I'm using audiochecker to check some files I've ripped from CD (I know there's not much point but I'm curious about the accuracy of the software) and for the most part it works fine but occasionally I get tracks that say Error: could not qualify the source of this track. Now I know this doesn't tell me anything about the quality of the track itself but I wondering what's causing the error to be reported?
This has happened on tracks that play fine and where the rest of the CD checks out OK (on brand new CDs as well) so I don't think the issue is with the ripped file. Any ideas?
Possibly the track on the CD was from a lossy-encoded source?
I don't know, but Audiochecker and similar programs are not perfect. They look at the frequency content of the file (and maybe some other things) and they try to make a judgement or a good-guess.
I don't know if anyone has tried this, but I assume you could fool Audiochecker by decompressing an MP3 and running it through an "exciter effect" to add high frequencies.
Possibly the track on the CD was from a lossy-encoded source?
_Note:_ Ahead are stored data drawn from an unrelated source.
Background: an optimization exercise with open tools, aiming at small area, a short achievable clock period and few clock cycles per item. Do not read the settings as production practice.
No functional check of the RTL was part of any run shown here.
Power and IR drop assume default switching activity.

### flow/run.sh
#!/bin/bash
# synth_recipe.tcl (not shown) runs the flow's synth.tcl, then flattens the netlist and writes it again
# the make line also repeats each setting of config.mk as NAME=value (left out here)
make -C /OpenROAD-flow-scripts/flow DESIGN_CONFIG=/design/flow/config.mk WORK_HOME=/design/flow/orfs CLKGATE_MAP_FILE= SYNTH_SCRIPT=/design/flow/synth_recipe.tcl finish
### flow/config.mk
export PLATFORM = sky130hd
export DESIGN_NAME = cmd_env_check
export DESIGN_NICKNAME = cmd_env_check
export VERILOG_FILES = /design/flow/design.v
export SDC_FILE = /design/flow/constraint.sdc
export NUM_CORES = 4
export LEC_CHECK = 0
export ABC_CLOCK_PERIOD_IN_PS = 3000
export CAP_MARGIN = 20
export CORE_MARGIN = 2
export CORE_UTILIZATION = 40
export PLACE_DENSITY = 0.6
export SETUP_SLACK_MARGIN = 5.0
export SLEW_MARGIN = 20
### flow/constraint.sdc
create_clock -name core_clock -period 8.0 [get_ports {clk}]
set_input_delay 1.6000 -clock core_clock [delete_from_list [all_inputs] [get_ports {clk}]]
set_output_delay 1.6000 -clock core_clock [all_outputs]
set_load 0.01 [all_outputs]
Context: an optimization exercise on an open-source flow, tuned for small area, a short achievable clock period and few clock cycles. The choices shown serve that exercise and are no tape-out recipe. No functional check of the RTL was part of any run shown here.

==> flow/design.v (outline; a module is shown in full before it is edited, if it fits) <==
// module crc_channel: 3726 lines
// module crc_ksel0: 8 lines
// module crc_ksel1: 8 lines
// module crc_ksel2: 8 lines
// module crc_ksel3: 8 lines
// module crc_x2: 7 lines
module crc_channel (
    input  wire        clk,
    input  wire        rst,             
    input  wire        cmd_go,
    input  wire [2:0]  cmd_set,
    input  wire        cmd_expect_en,
    input  wire [31:0] cmd_len,
    input  wire [63:0] cmd_exp,
    input  wire        cmd_terminate,
    input  wire        in_valid,
    output wire        in_ready,
    input  wire [63:0] in_data,
    output reg         done,
    output wire [1:0]  state,
    output reg  [7:0]  code,
    output reg         match,
    output reg  [63:0] result
);
  // ...
==> flow/flow/run.sh <==
#!/bin/bash
# The standard layout (standard.sh: standard synthesis, floorplan, placement,
# CTS, routing, finish), with one change: the buffers that buffer_ports puts on
# every input and output port are sky130_fd_sc_hd__buf_2 cells instead of the
# cell buffer_ports picks by itself (clkdlybuf4s50_1, a delay cell).
# make's full output goes to flow_make.log here; each ORFS step also writes its
# own log under orfs/logs/.
set -euo pipefail
bash standard.sh 'BUFFER_PORTS_ARGS=-buffer_cell sky130_fd_sc_hd__buf_2' finish > flow_make.log 2>&1
==> flow/standard.sh <==
#!/bin/bash
# synth_recipe.tcl (not shown) runs the flow's synth.tcl, then flattens the netlist and writes it again
# the make line also repeats each setting of config.mk as NAME=value (left out here)
make -C /OpenROAD-flow-scripts/flow DESIGN_CONFIG=/design/flow/config.mk WORK_HOME=/design/flow/orfs CLKGATE_MAP_FILE= SYNTH_SCRIPT=/design/flow/synth_recipe.tcl "${@:-finish}"
==> flow/config.mk <==
export PLATFORM = sky130hd
export DESIGN_NAME = crc_channel
export DESIGN_NICKNAME = crc_channel
export VERILOG_FILES = /design/flow/design.v
export SDC_FILE = /design/flow/constraint.sdc
export NUM_CORES = 4
export LEC_CHECK = 0
export CAP_MARGIN = 20
export CORE_MARGIN = 2
export CORE_UTILIZATION = 40
export CTS_BUF_LIST = sky130_fd_sc_hd__clkbuf_8
export SLEW_MARGIN = 58
export SYNTH_HIERARCHICAL = 1
==> flow/constraint.sdc <==
create_clock -name core_clock -period 20.0 [get_ports {clk}]
set_input_delay 4.0000 -clock core_clock [delete_from_list [all_inputs] [get_ports {clk}]]
set_output_delay 4.0000 -clock core_clock [all_outputs]
set_load 0.01 [all_outputs]
==> flow_metrics.tcl, run 1 <==
set metrics [dict create \
    drt_first_pass_iters 6 \
    root_buffer "clkbuf_8" \
    areaGrowthSynthToFinish_pct 21.9 \
    finalSetupViolations 0 \
    run_status "timing/DRC/antenna clean" \
    drive_above_1_share_pct 21.2 \
    grt_pass1_vias 29000 \
    synth_top_area_share_pct 47.4 \
    crit_fanout 8 \
    synth_common_cells "xor2_1 (1779), nand2_1 (227), dfxtp_1 (217), xnor2_1 (168), a21oi_1 (141)" \
    hold_end "result[32]" \
    met1Wirelength_um 81200 \
    synth-main-ff-cell "dfxtp_1" \
    fmax_mhz 177 \
    io_buffers 240 \
    viasPerCell 6.02 \
    fin_util_pct 49.0 \
    slew_headroom_pct 52.1 \
    dr.first_iter.drc_count 4627 \
    final_area_mm2 0.0401 \
    path_buf_inv 3 \
    cp_slowest_cell "a311oi_4" \
    final_common_cell "xor2_1" \
    antenna_found_initial 5 \
]
==> run 2, diff against run 1 <==
--- a/flow/design.v
+++ b/flow/design.v
@@ -25,21 +25,20 @@
     reg        rdy_q;       
     reg        valid_q;     
     reg        pend_q;      
     reg        first_q;     
     reg        nb_q;        
     reg [4:0]  sel_q;       
     reg [2:0]  k_q;         
     reg [7:0]  mh_q;        
-    reg [6:0]  mt_q;        
     reg        rj_q;        
     reg        z_q;         
     reg        exp_en_q;
-    reg [63:0] xexp_q;      
+    reg [63:0] exp_q;       
     reg [31:3] rem_q;       
     reg [63:0] rot_q;       
     reg [63:0] crc_q;       
     wire       idle    = !run_q;
     wire       invalid = cmd_set[2] & (cmd_set[1] | cmd_set[0]);
     wire       len0    = (cmd_len == 32'd0);
     wire       start   = idle && cmd_go && !invalid && !len0;
     wire       take    = in_valid && rdy_q;
@@ -72,17 +71,17 @@
     endgenerate
     wire [63:0]  head, tail;
     genvar gj;
     generate
         for (gj = 0; gj < 8; gj = gj + 1) begin : g_win
             assign head[8*gj +: 8] = rot_q[8*gj +: 8] & {8{mh_q[gj]}};
         end
         for (gj = 0; gj < 7; gj = gj + 1) begin : g_tail
-            assign tail[8*gj +: 8] = rot_q[8*gj +: 8] & {8{mt_q[gj]}};
+            assign tail[8*gj +: 8] = rot_q[8*gj +: 8] & {8{!mh_q[gj]}};
         end
     endgenerate
     assign tail[63:56] = 8'h00;
     wire [63:0]  x = head ^ crc_q;
     wire [63:0]  ovf = ({64{sel_q[0] & (k_q == 3'd1)}} & 64'h0000000000FFFFFF) |
                        ({64{sel_q[0] & (k_q == 3'd2)}} & 64'h000000000000FFFF) |
                        ({64{sel_q[0] & (k_q == 3'd3)}} & 64'h00000000000000FF) |
                        ({64{sel_q[1] & (k_q == 3'd1)}} & 64'h0000000000FFFFFF) |
@@ -3625,45 +3624,41 @@
     assign nat[58] = (sel_q[4] & crc_q[2]);
     assign nat[59] = (sel_q[4] & crc_q[3]);
     assign nat[60] = (sel_q[4] & crc_q[4]);
     assign nat[61] = (sel_q[4] & crc_q[5]);
     assign nat[62] = (sel_q[4] & crc_q[6]);
     assign nat[63] = (sel_q[4] & crc_q[7]);
     wire [63:0] xorout  = {32'h0, {24{sel_q[0] | sel_q[1]}}, {8{sel_q[0] | sel_q[1] | sel_q[3]}}};
     wire [63:0] res_new = nat ^ xorout;
-    wire        eq      = (nat == xexp_q);
-    wire [63:0] xo_in  = {32'h0, {24{sel_in[0] | sel_in[1]}}, {8{sel_in[0] | sel_in[1] | sel_in[3]}}};
-    wire [2:0]  kmask = run_q ? k_q : cmd_len[2:0];
+    wire        eq      = (res_new == exp_q);
     reg [7:0]   mask_in;
     always @(*) begin
-        case (kmask)
+        case (cmd_len[2:0])
             3'd0: mask_in = 8'hFF;
             3'd1: mask_in = 8'h80;
             3'd2: mask_in = 8'hC0;
             3'd3: mask_in = 8'hE0;
             3'd4: mask_in = 8'hF0;
             3'd5: mask_in = 8'hF8;
             3'd6: mask_in = 8'hFC;
             default: mask_in = 8'hFE;
         endcase
     end
-    integer i;
     assign in_ready = rdy_q;
     assign state    = {1'b0, st_q};
     always @(posedge clk) begin
         rot_q   <= rot_in;
-        mh_q    <= mask_in;
         valid_q <= take;
         if (idle) begin
             sel_q    <= sel_in;
             k_q      <= cmd_len[2:0];
-            mt_q     <= ~mask_in[6:0];
+            mh_q     <= mask_in;
             exp_en_q <= cmd_expect_en;
-            xexp_q   <= cmd_exp ^ xo_in;
+            exp_q    <= cmd_exp;
             rem_q    <= cmd_len[31:3];
         end else if (proc) begin
             rem_q    <= rem_q - 29'd1;
         end
         if (idle)
             crc_q <= 64'h0;
         else if (proc)
             crc_q <= st_new ^ add_new;
==> run 2 against run 1 <==
Fmax grew 1.5%. Hold slack gained 0.0056 ns. Non-clock buffer count grew 6. First-iteration DRC count grew 16%. Final cell count shrank 0.79%. Global-route usage grew 0.45 points. Synthesized area shrank 0.75%. Sequential cell count shrank 7. Routed wire length shrank 0.31%. Critical path type unchanged. Largest cell class unchanged.
==> flow_metrics.tcl, run 2 <==
set metrics [dict create \
    fp.dieW_um 290 \
    ctsHoldBuffers 0 \
    syn_avg_cell_area_um2 8.92 \
    post_cts_resized 0 \
    path_cells "buf_2, o32ai_4, buf_4, nor3_4, buf_4, buf_4, xnor2_1, a211o_1, o21ai_0, mux2i_1" \
    finalNonFillerCells 5131 \
    drive_above_1_share_pct 21.3 \
    path_delay_family "buffers and inverters" \
    nets 4194 \
    cts.htree.levels 2 \
    setup-tns-final_ns 0 \
    finalWirelength_um 204000 \
    async_reset_ff_share_pct 0 \
    numCtsBuffers 46 \
    synth-seq-cells 316 \
    clock_skew_ns 0.0609 \
    max_stage_delay_ns 0.48 \
    yosysUniqueCellTypes 70 \
    drc_errors 0 \
    synth_seq_area_share_pct 22.7 \
    seq_area_mm2 0.00743 \
    r2r-end "crc_q[0]" \
    wl_per_cell_um 39.8 \
    dp_hpwl_um 160000 \
    grtUsageTotal_pct 47.4 \
    worst_r2r_path_depth 15 \
    grt_pass1_vias 28900 \
    grt.overflow.total 0 \
    drtAntennaViolNets 0 \
    start_util_pct 40.4 \
    antenna_found_initial 8 \
    crit_start "cmd_set[2]" \
    drt_first_pass_iters 9 \
    final.period_utilization_pct 27.8 \
    final_cell_mix "xor2_1 (1544), buf_2 (257), dfxtp_1 (204), buf_4 (201), nand2_1 (200)" \
    dr.first_iter.drc_count 5390 \
    worst_path_most_repeated_cell "buf_4" \
    r2r_start "mh_q[4]" \
    synth-main-ff-cell "dfxtp_1" \
    synth_area_leaders "xor2_1 (47%), dfxtp_1 (13%), edfxtp_1 (10%), xnor2_1 (4.9%), a21oi_1 (3.0%)" \
    preCtsSetupSlack_ns 13.85 \
    placed_cells 5029 \
    viasPerCell 6.07 \
    whs_ns 0.450 \
    netlist_instances 3656 \
    yosysMostFrequentCell "xor2_1" \
    arrival_ns 6.06 \
    setup_ws_ns 14.44 \
    fp.coreArea_mm2 0.0807 \
    root_buffer "clkbuf_8" \
    io_buffers 240 \
    worstSetupEndpoint "rot_q[26]" \
    synth_common_cells "xor2_1 (1754), dfxtp_1 (207), nand2_1 (200), a21oi_1 (194), xnor2_1 (184)" \
    maxSlewViolCount 0 \
    cp_slowest_cell "buf_4" \
    num-fill-cells 7745 \
    cp.depth 10 \
    multi_input_comb_area_mm2 0.0268 \
    final_common_cell "xor2_1" \
    areaGrowthSynthToFinish_pct 22.2 \
    path_class "primary input to flip-flop" \
    std_cell_rows 104 \
    fmax_mhz 180 \
    syn_area_mm2 0.0326 \
    clkLatencyLatePin_ns 0.63 \
    place_congestion 1.13 \
    grt_pass1_wl_um 263000 \
    critPathRequiredTime_ns 20.49 \
    cts_tree "yes" \
    die_area_mm2 0.0839 \
    hp-class "flip-flop to flip-flop" \
    path_buf_inv 4 \
    grt_max_degree 87 \
    die_y_um 290 \
    synth_largest_area_cell "xor2_1" \
    reg2reg_slack_ns 14.60 \
    vias 31100 \
    end_kind "flip-flop" \
    slew_headroom_pct 49.5 \
    ys_warn_count 7 \
    ctsLongestPathBuffers 3 \
    synth_edf_count 109 \
    drv_cap 0 \
    numClockSinks 316 \
    hold_violations 0 \
    crit_fanout 26 \
    io_pins 246 \
    tightest_slew_ns 0.756 \
    post_cts_buffers 0 \
    setup.worst_path.start_class "primary input" \
    rsz0062_at_grt "no" \
    run_status "timing/DRC/antenna clean" \
    finalSetupViolations 0 \
    synth_top_area_share_pct 47.1 \
    fin_crit_ns 5.56 \
    path_clk_slew_ns 0.07 \
]
## run 2: cell types whose count changed after synthesis, sizes merged, moves of 24 or more
cell | previous run | this run
a21oi | 145 | 194
nand3 | 80 | 45
nor2b | 7 | 41
a211oi | 28 | 56
nand2 | 227 | 200
nor3 | 54 | 29
xor2 | 1779 | 1754
mux2 | 61 | 37
## run 2: routing by layer
metal,vias up,track usage (%),share of wire (%)
met4,0,28.6,7.5
met1,15300,61.3,39
li1,12800,-,-
met5,-,0,0
met2,2491,64.6,39
met3,620,20.3,14
## run 2: worst min path at each step
stage                     startpoint    endpoint  slack, ns  cells after the start
after global placement    result[39]  result[39]       0.44                      2
after floorplan              first_q     first_q       0.45                      2
final                     result[57]  result[57]       0.45                      2
after CTS                 result[57]  result[57]       0.45                      2
after global routing      result[57]  result[57]       0.46                      2
after detailed placement  result[57]  result[57]       0.44                      2
## run 2: kinds of logic (layout without fill, tap and decap cells)
logic type / Yosys count / after routing / share of synthesized area [%]
AND/OR/NAND/NOR: 558 / 558 / 8.56
flip-flops: 316 / 316 / 22.7
XOR/XNOR: 1938 / 1938 / 52.0
buffers and inverters: 192 / 594 / 2.39
multiplexers: 123 / 123 / 3.92
adder cells (fa/ha/maj): 1 / 1 / 0.0383
other: 1 / 14 / 0.0115
AO/OA/AOI/OAI: 527 / 527 / 10.3
## run 2: worst reg2reg max path, stage by stage, from the launching register on
cell and delay (ns):
edfxtp_1 0.69, nand2_1 0.16, xnor2_1 0.18, buf_4 0.44, xor2_2 0.45, buf_4 0.41
xor2_2 0.17, buf_4 0.38, xor2_4 0.43, xor2_1 0.50, xor2_1 0.44, xor2_1 0.14
a222oi_1 0.27, nand2_1 0.21, xor2_1 0.21, a211oi_1 0.24
## run 2: final cells by class
class	count	share of cell area [%]
antenna	9	0.0565
clock buffer	60	2.07
clock inverter	26	0.373
inverter	18	0.201
multi-input combinational	3152	67.3
sequential	316	18.6
tap	1060	3.33
timing repair buffer	490	8.04
## run 2: per-module statistics from Yosys, one instance, submodules excluded
| module | cell area, µm² | copies in the design | cells |
|---|---|---|---|
| crc_channel | 17600 | 1 | 1940 |
| crc_ksel0 | 33.8 | 1 | 3 |
| crc_ksel1 | 33.8 | 1 | 3 |
| crc_ksel2 | 33.8 | 1 | 3 |
| crc_ksel3 | 33.8 | 1 | 3 |
| crc_x2 | 8.76 | 1704 | 1 |
## run 2: stage by stage
stage / area [µm²] / util (%)
2_1_floorplan: 32600 / -
3_3_place_gp: 36600 / 45.4
3_5_place_dp: 38600 / 47.9
4_1_cts: 39600 / 49.1
5_1_grt: 39900 / 49.4
6_report: 39900 / 49.4

port drivers added, routing unchanged:
In the flow no input, the clock included, has a driving cell. The finished layouts below were timed again as built, in two steps.
Step 1 sets driving cells, clkbuf_16 on the clock port and buf_2 on the other inputs (assumed; they add their load-dependent delay and slew).
Step 2 times the ports against the registers' clock, not the clock port: input delays grow and output delays shrink by t, the midpoint of the rising clock arrivals with the driver on.
a / b / c = ideal / step 1 / step 2; a / b = the first two.
run | t, ns | setup WS [ns] | worst setup path at the end | worst slew at a driven data input, ns | cell pins on the clock port's net
run 1 | 0.666 | 14.353 / 14.382 / 13.715 | input to register | 0.08 | 1
run 2 | 0.641 | 14.439 / 14.441 / 13.800 | input to register | 0.09 | 1
After both steps setup and hold are still met in every run listed. The setup slack of run 2, which loses most, moves by +0.002 ns with the drivers and by -0.639 ns with both steps.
No usually when this is the case it correctly identifies the track as *% mpeg. In this case it doesn't seem to be able to analyse the file at all.
I don't know, but Audiochecker and similar programs are not perfect. They look at the frequency content of the file (and maybe some other things) and they try to make a judgement or a good-guess.
I don't know if anyone has tried this, but I assume you could fool Audiochecker by decompressing an MP3 and running it through an "exciter effect" to add high frequencies.
Maybe. Some of the tracks this is happening on are definitely not decompressed MP3s though, so I'm wondering whether there is something inherent in a piece of music maybe that audiochecker can't deal with?
Sorry to revive an old thread. But, since I am currently running auCDtect through my wavpack collection and sometimes I get the message.
Could not qualify the source of this track.
This is letter for letter the same message quoted by the OP, but he is using audiochecker, not auCDtect.
Is audiochecker simply another front end for auCDtect like auCDtect task manager? I was under the impression audiochecker had it's own checking code unrelated to auCDtect. So why then the exact same error message on indeterminable files?
Yes, it's just another frontend & you were wrong.